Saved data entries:
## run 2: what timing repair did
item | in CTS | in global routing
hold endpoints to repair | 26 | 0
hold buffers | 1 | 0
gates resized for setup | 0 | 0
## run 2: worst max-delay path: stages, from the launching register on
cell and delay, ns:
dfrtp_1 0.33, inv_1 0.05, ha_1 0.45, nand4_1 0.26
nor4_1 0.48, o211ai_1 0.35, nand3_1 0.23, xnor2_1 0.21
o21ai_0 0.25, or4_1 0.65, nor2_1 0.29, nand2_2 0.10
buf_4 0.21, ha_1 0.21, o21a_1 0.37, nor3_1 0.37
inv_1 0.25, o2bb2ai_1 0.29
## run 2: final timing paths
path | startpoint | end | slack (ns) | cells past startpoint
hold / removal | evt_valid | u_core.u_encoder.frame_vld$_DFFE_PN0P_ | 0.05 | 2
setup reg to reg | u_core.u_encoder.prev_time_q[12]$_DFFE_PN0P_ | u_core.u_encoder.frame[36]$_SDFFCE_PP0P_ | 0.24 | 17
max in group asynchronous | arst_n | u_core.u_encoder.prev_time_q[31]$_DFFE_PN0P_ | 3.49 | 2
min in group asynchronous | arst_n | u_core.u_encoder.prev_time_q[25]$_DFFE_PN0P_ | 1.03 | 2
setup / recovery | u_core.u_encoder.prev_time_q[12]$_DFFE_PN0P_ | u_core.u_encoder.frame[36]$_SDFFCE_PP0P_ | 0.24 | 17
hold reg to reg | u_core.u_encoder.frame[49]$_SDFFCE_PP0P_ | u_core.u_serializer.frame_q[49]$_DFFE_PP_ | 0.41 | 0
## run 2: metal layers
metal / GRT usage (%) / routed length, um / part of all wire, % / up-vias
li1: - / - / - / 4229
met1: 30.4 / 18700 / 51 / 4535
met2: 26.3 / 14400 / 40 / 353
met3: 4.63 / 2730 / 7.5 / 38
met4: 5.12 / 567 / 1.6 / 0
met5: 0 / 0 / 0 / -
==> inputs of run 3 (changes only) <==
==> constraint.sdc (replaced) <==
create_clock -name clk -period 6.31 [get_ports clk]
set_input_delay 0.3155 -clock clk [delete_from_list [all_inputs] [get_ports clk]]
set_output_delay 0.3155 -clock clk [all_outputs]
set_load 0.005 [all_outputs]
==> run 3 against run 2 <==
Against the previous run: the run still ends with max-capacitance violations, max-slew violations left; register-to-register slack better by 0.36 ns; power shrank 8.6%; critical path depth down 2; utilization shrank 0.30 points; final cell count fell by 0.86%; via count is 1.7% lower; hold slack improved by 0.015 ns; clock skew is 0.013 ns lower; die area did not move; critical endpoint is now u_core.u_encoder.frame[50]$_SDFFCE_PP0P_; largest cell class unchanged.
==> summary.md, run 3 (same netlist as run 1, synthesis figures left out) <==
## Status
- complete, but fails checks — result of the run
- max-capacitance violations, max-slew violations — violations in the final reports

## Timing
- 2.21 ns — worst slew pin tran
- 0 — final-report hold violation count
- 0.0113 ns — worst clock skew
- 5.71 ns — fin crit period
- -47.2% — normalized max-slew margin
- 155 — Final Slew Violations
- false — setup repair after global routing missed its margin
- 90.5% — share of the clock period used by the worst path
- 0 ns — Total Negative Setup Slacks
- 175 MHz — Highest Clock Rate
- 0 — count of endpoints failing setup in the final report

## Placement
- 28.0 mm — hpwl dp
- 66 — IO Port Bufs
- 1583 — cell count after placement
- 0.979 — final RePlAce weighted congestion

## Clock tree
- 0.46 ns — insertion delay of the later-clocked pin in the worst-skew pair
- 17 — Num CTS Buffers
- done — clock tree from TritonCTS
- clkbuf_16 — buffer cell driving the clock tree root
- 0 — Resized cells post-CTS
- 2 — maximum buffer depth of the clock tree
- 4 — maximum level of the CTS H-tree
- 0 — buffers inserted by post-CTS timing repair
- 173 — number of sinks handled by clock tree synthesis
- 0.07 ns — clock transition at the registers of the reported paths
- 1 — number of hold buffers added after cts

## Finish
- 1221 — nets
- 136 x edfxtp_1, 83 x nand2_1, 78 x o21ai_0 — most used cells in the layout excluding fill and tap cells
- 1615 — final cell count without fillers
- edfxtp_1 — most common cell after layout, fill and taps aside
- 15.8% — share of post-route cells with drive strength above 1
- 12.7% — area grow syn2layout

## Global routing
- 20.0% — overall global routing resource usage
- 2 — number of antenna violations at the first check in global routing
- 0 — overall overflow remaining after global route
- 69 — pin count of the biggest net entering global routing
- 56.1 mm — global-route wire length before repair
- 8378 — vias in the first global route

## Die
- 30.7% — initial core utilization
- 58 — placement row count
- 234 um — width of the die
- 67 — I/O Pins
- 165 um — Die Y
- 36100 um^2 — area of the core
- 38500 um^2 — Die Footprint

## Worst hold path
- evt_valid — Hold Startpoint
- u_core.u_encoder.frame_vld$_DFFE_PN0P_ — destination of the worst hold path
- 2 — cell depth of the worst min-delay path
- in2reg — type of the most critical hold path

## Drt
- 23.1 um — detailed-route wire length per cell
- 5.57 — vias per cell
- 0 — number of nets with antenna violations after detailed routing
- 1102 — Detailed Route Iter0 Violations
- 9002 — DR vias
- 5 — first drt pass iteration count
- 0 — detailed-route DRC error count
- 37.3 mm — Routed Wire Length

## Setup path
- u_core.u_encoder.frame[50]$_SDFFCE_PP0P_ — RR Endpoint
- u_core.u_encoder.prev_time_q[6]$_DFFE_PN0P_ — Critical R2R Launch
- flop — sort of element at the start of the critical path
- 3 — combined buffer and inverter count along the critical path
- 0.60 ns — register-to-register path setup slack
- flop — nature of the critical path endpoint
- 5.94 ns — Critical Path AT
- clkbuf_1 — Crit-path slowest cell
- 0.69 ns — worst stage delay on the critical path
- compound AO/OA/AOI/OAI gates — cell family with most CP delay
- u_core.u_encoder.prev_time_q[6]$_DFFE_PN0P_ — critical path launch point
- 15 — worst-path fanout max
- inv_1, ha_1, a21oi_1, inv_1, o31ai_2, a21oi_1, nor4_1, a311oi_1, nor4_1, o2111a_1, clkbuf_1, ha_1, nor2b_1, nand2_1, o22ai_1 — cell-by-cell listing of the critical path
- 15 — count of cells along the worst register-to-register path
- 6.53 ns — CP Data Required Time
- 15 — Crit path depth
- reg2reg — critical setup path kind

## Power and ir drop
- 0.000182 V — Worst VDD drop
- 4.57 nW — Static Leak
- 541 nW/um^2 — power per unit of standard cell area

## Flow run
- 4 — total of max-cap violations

PROMPT:
Note every line of the records that holds the word "endpoints", and copy it.

SOLUTION:
hold endpoints to repair | 26 | 0
- 0 — count of endpoints failing setup in the final report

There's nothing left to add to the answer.